The work ethic of WB Yeats and his sisters, and the dubious ethics of his father, the barrister-turned-painter John Butler Yeats, were the topics that fuelled the fire of participants on the first day of the 47th Yeats International Summer School. Though primarily academic in its approach, with speakers and tutors including Séamus Deane, Nicholas Grene and Edna Longley, the two-week programme of lectures and seminars allows plenty of scope for consideration of the life and work of Yeats.
On Sunday night, the label of dysfunctionality had been hurled at the Yeats family by critic Bruce Arnold during his oration at the poet's burial place in Drumcliffe. This raised a few eyebrows, and heckles along with them.
Maureen Murphy, associate director of the school, paused during her paper to argue, to murmurs of agreement from the audience, that the Yeatses were "eccentric" and nothing more.
But how did Yeats react to the example of his workshy father? Patrick Crotty, director of the school, gave a paper which proved - if any proof was needed - that he went in entirely the opposite direction.
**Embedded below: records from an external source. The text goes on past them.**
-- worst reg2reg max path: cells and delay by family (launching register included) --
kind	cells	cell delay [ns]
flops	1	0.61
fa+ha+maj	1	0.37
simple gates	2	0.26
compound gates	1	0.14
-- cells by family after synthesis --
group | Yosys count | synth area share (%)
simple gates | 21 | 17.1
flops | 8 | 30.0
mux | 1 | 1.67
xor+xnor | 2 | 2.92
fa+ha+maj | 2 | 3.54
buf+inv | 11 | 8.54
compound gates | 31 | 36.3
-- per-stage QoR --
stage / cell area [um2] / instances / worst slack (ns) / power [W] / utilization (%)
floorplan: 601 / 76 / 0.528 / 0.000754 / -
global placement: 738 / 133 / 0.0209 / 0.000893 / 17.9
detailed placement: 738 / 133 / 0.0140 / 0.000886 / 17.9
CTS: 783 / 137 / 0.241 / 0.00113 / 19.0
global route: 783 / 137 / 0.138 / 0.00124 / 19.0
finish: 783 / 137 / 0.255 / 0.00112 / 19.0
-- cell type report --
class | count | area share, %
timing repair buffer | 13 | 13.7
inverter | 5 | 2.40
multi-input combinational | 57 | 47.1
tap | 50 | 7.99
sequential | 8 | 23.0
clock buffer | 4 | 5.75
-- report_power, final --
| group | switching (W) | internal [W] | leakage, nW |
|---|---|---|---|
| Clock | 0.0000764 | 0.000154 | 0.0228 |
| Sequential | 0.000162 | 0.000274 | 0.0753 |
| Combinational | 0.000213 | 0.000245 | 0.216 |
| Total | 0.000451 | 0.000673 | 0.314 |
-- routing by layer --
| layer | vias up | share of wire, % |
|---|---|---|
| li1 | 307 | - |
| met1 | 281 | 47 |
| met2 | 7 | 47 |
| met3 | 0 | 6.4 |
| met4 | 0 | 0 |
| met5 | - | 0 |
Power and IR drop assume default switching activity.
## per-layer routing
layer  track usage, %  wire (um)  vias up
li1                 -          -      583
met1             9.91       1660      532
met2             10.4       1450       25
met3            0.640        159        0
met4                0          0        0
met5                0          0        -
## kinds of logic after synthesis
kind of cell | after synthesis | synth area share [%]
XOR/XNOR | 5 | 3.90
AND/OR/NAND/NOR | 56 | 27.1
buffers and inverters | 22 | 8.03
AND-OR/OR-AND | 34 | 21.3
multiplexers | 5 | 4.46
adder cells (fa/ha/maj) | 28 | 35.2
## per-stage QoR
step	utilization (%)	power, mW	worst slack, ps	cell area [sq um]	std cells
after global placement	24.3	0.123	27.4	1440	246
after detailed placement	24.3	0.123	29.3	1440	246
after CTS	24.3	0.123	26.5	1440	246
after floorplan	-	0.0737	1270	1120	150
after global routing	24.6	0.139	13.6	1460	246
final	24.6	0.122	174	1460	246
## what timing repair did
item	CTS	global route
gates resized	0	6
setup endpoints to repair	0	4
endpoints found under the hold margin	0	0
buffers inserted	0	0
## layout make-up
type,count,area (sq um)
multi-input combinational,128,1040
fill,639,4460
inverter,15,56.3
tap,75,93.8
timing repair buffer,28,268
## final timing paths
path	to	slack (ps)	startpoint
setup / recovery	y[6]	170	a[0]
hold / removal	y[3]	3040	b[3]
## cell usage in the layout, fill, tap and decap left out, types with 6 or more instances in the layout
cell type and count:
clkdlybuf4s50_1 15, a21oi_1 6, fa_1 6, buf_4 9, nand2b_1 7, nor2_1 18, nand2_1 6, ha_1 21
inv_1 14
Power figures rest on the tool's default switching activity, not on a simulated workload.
==> ./design.v <==
`timescale 1ns / 1ns
module svn_sgmnt ( en , svn , clk_16M , data ) ;
output reg [ 3 : 0 ] en ;
output reg [ 6 : 0 ] svn ;
input wire [ 15 : 0 ] data ;
input wire clk_16M ;
reg [ 15 : 0 ] count = 16'b0 ;
reg [ 1 : 0 ] count2 = 3'b0 ;
reg [ 3 : 0 ] data_in = 4'b0 ;
always @ ( posedge clk_16M )
	begin
	if ( count < 16'hbb80 )
		count <= count + 16'b1 ;
	else
		begin
		count <= 16'b0 ;
		if ( count2 < 2'b11 )
			count2 <= count2 + 2'b1 ;
		else
			count2 <= 2'b0 ;
		end
	end
always @ ( count2 or data )
	begin
 	{ en , data_in } <= ( count2 == 2'b0 ) ? { 4'b1110 , data [ 3 : 0 ] } : ( count2 == 2'b01 ) ? { 4'b1101 , data [ 7 : 4 ] }
	: ( count2 == 2'b10 ) ? { 4'b1011 , data [ 11 : 8 ] } : ( count2 == 2'b11 ) ? { 4'b0111 , data [ 15 : 12 ] } : { 4'b1111 , 4'b0 } ;
	end
	always @ ( data_in )
		begin
		case ( data_in )
		4'b0000 : svn <= 7'b1000000 ;
		4'b0001 : svn <= 7'b1111001 ;
		4'b0010 : svn <= 7'b0100100 ;
		4'b0011 : svn <= 7'b0110000 ;
		4'b0100 : svn <= 7'b0011001 ;
		4'b0101 : svn <= 7'b0010010 ;
		4'b0110 : svn <= 7'b0000010 ;
		4'b0111 : svn <= 7'b1111000 ;
		4'b1000 : svn <= 7'b0000000 ;
		4'b1001 : svn <= 7'b0010000 ;
		4'b1010 : svn <= 7'b0001000 ;
		4'b1011 : svn <= 7'b0000011 ;
		4'b1100 : svn <= 7'b1000110 ;
		4'b1101 : svn <= 7'b0100001 ;
		4'b1110 : svn <= 7'b0000110 ;
		4'b1111 : svn <= 7'b0001110 ;
		default : svn <= 7'b1000000 ;
		endcase
		end
endmodule 
==> ./run.sh <==
#!/bin/bash
# OpenROAD 26Q1-2900-gdf79404cd8, Yosys 0.63+post, stock flow scripts
make -C /OpenROAD-flow-scripts/flow DESIGN_CONFIG=/design/flow/config.mk WORK_HOME=/design/flow/orfs finish
==> ./config.mk <==
export PLATFORM = sky130hd
export DESIGN_NAME = svn_sgmnt
export DESIGN_NICKNAME = svn_sgmnt
export VERILOG_FILES = /design/flow/design.v
export SDC_FILE = /design/flow/constraint.sdc
export NUM_CORES = 4
export LEC_CHECK = 1
export CORE_AREA = 10 10 107 107
export DIE_AREA = 0 0 117 117
==> ./constraint.sdc <==
current_design svn_sgmnt

set clk_period 4.5
set clk_io_pct 0.2

create_clock -name clk0 -period $clk_period [get_ports {clk_16M}]

set non_clock_inputs [all_inputs -no_clocks]
set_input_delay [expr $clk_period * $clk_io_pct] -clock clk0 $non_clock_inputs
set_output_delay [expr $clk_period * $clk_io_pct] -clock clk0 [all_outputs]
==> impl_metrics.json <==
{
  "yosys_area_mm2": 0.00120,
  "holdPathEnd": "count[0]",
  "postCtsResizedCells": 0,
  "worstPathArrival_ns": 3.11,
  "io_pins": 28,
  "critPathMostFrequentCell": "clkdlybuf4s50_1",
  "hold_viol": 0,
  "cp-start-kind": "input port",
  "drtPass1Iterations": 4,
  "grt_max_degree": 19,
  "ys_seq_share_pct": 31.7,
  "post-route-period-util_pct": 89.2,
  "comb_power_share_pct": 11.7,
  "final.setup_skew_ns": 0.000806,
  "p_per_area_mw_per_mm2": 199,
  "fin_setup_tns_ns": 0,
  "seq_power_share_pct": 49.3,
  "xor_area_share_pct": 9.48,
  "min_path_type": "reg -> reg",
  "rows": 35,
  "ant_nets": 0,
  "crit_type": "in -> out",
  "cp_slowest_cell": "clkdlybuf4s50_1",
  "grt.total_usage_pct": 3.67,
  "max_stage_delay_ns": 0.48,
  "yosysWarnings": 1,
  "r2r_cells": 3,
  "status": "finished, final reports clean",
  "power.share.switching_pct": 19.0,
  "power.switching_mw": 0.0622,
  "chipArea_mm2": 0.0137,
  "final_cell_mix": "clkdlybuf4s50_1 (27), nor2_1 (20), dfxtp_1 (16), nand2_1 (14), ha_1 (13)",
  "post_cts_buffers": 0,
  "startpoint": "data[12]",
  "insertion_delay_ns": 0.25,
  "slew-limit-headroom_pct": 47.4,
  "cts_root_buf": "clkbuf_8",
  "edf_count": 2,
  "r2r_end": "count2[1]",
  "drv_slew": 0,
  "grt_overflow": 0,
  "path_clk_slew_ns": 0.06,
  "cts_tree": "yes",
  "cp_max_fo": 7,
  "simple_gate_area_share_pct": 22.6,
  "drc": 0,
  "vias": 1012,
  "postRouteWirelength_um": 2470,
  "lay_top_count": "clkdlybuf4s50_1",
  "cts_sinks": 18,
  "syn2layout_area_growth_pct": 37.1,
  "synthesis.area_mm2": 0.00120,
  "fa_ha_area_share_pct": 13.5,
  "antenna_cells": 0,
  "setup_violations": 0,
  "leakagePower_nw": 0.667,
  "flop_cell": "dfxtp_1",
  "layout_min_cycle_time_ns": 4.01,
  "syn_area_per_cell_um2": 8.52,
  "critPathCaptureType": "primary output",
  "min_from": "count[0]",
  "rsz0062_at_grt": "no",
  "ys_sh_mux_pct": 2.50,
  "max-cap-violations": 0,
  "ys_types": 37,
  "ys_ff": 18,
  "synthCells": 141,
  "die_y_um": 117,
  "num-fill-cells": 1015,
  "drive_gt1_share_pct": 7.10,
  "top_logic_kind": "simple AND/OR/NAND/NOR gates",
  "ys_cells": 141,
  "numPortBuffers": 27,
  "cp_data_required_time_ns": 3.60,
  "dp_hpwl_um": 1890,
  "r2r_slack_ns": 2.74,
  "drtIter0Drc": 69,
  "clockBufferDepth": 2,
  "worstPathCellList": "clkdlybuf4s50_1 > nand2_1 > o211ai_1 > o221ai_1 > inv_1 > ha_1 > nand3_1 > a21boi_0 > mux2i_1 > clkdlybuf4s50_1",
  "core-area_mm2": 0.00920,
  "clock_power_share_pct": 39.0,
  "antenna_found_initial": 0,
  "tightest_slew_ns": 0.784,
  "p_int_mw": 0.266,
  "vdd_drop_max_mv": 0.117,
  "synthArstFlopShare_pct": 0,
  "max_freq_mhz": 249,
  "r2r-start": "count[7]",
  "ys_sh_aoi_pct": 14.9,
  "viasPerCell": 3.61,
  "warning_count": 35,
  "wl_per_cell_um": 8.81,
  "finalPower_mw": 0.328,
  "numCtsBuffers": 3,
  "min_path_cells": 1,
  "die_w_um": 117,
  "gp_congestion": 0.840,
  "fp-utilization_pct": 13.1,
  "htreeDepth": 1,
  "hold_buffers": 0,
  "grt_pass1_vias": 1005,
  "grt_pass1_wl_um": 4280
}
## power groups by stage
stage	sequential [mW]	clock (mW)	combinational [mW]
after global routing	0.162	0.142	0.0422
after CTS	0.162	0.131	0.0387
final	0.162	0.128	0.0382
## state kept, by name (all words and copies together), names as in the netlist
register,flops
count,16
count2,2
## worst max-delay path, delay by kind of cell
| family | cells | cell delay, ns |
|---|---|---|
| buffers and inverters | 3 | 1.11 |
| adder cells (fa/ha/maj) | 1 | 0.17 |
| AND-OR/OR-AND | 3 | 0.65 |
| AND/OR/NAND/NOR | 2 | 0.14 |
| multiplexers | 1 | 0.13 |
## area by class of cell
type	instances	area (um2)	share of cell area (%)
clock buffer	4	55.1	3.34
sequential	18	380	23.1
inverter	10	37.5	2.28
multi-input combinational	109	757	46.0
timing repair buffer	28	278	16.9
tap	111	139	8.43
## logic make-up (layout without fill, tap and decap cells)
family | after synthesis | count (layout)
AOI/OAI and AO/OA | 23 | 23
buffers and inverters | 14 | 42
and+or+nand+nor | 57 | 57
muxes | 3 | 3
adders and majority gates | 13 | 13
xor gates and xnor gates | 13 | 13
DFF | 18 | 18
## worst max path at each step
stage	slack, ns	to
4_1_cts	0.46	svn[3]
5_1_grt	0.30	svn[3]
6_report	0.49	svn[3]
## metrics by stage
step	utilization (%)	hold slack [ns]	area, um2	instances	setup WS (ns)
floorplan	-	0.413	1200	141	1.55
global placement	17.3	0.424	1590	276	0.506
detailed placement	17.3	0.437	1590	276	0.488
CTS	17.9	0.446	1650	280	0.462
global route	17.9	0.472	1650	280	0.299
finish	17.9	0.445	1650	280	0.487
## metal layers
metal | routed length [um] | part of all wire (%) | global-route usage [%] | vias up
li1 | - | - | - | 540
met1 | 1270 | 52 | 4.92 | 437
met2 | 879 | 36 | 5.66 | 35
met3 | 315 | 13 | 1.55 | 0
met4 | 0 | 0 | 0.165 | 0
met5 | 0 | 0 | 0 | -
## synthesized netlist by cell type (2+ instances only)
cell type  instances  area, um2
xnor2_1            6       52.6
o21ai_0            6       30.0
and3_1             4       25.0
mux2i_1            3       30.0
nor2b_1            2       12.5
o221ai_1           2       17.5
buf_2              3       15.0
a22o_1             3       26.3
inv_1              9       33.8
nand2_1           14       52.6
nand3_1            7       35.0
ha_1              13        163
nand4_1            2       12.5
o211ai_1           2       15.0
nor2_1            20       75.1
edfxtp_1           2       60.1
xor2_1             7       61.3
nor3_1             2       10.0
dfxtp_1           16        320
Power figures rest on the tool's default switching activity, not on a simulated workload.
Not only did Yeats work extremely hard, argued Crotty, but he concerned himself with themes of drudgery and labour from his very first poem, and was conscious of the danger of longing for an ideal existence free from toil.
There were even dark moments later in his life when Yeats worried that he had made the wrong decision in becoming a poet; that other forms of labour might have been more worthwhile. The line he gave to his character Emer, "it is not meet to idle life away", came from Yeats's own worldview.
Idling the fortnight away is hardly an option for the students who have travelled from countries including Japan, Germany, Italy, Canada and the US; two lectures each morning will be followed by seminars on Yeats's poetry, while the evenings will be filled with readings, exhibitions and plays.
The drama group will rehearse for four hours daily for a production of Yeats's 1916 play, At the Hawk's Well, to be performed next Thursday at the Hawk's Well Theatre, Sligo.
As for the break between morning and afternoon activities, several students on Monday chose to spend it in the library of the Yeats Memorial Building. Lunch is for wimps, as Yeats might have said.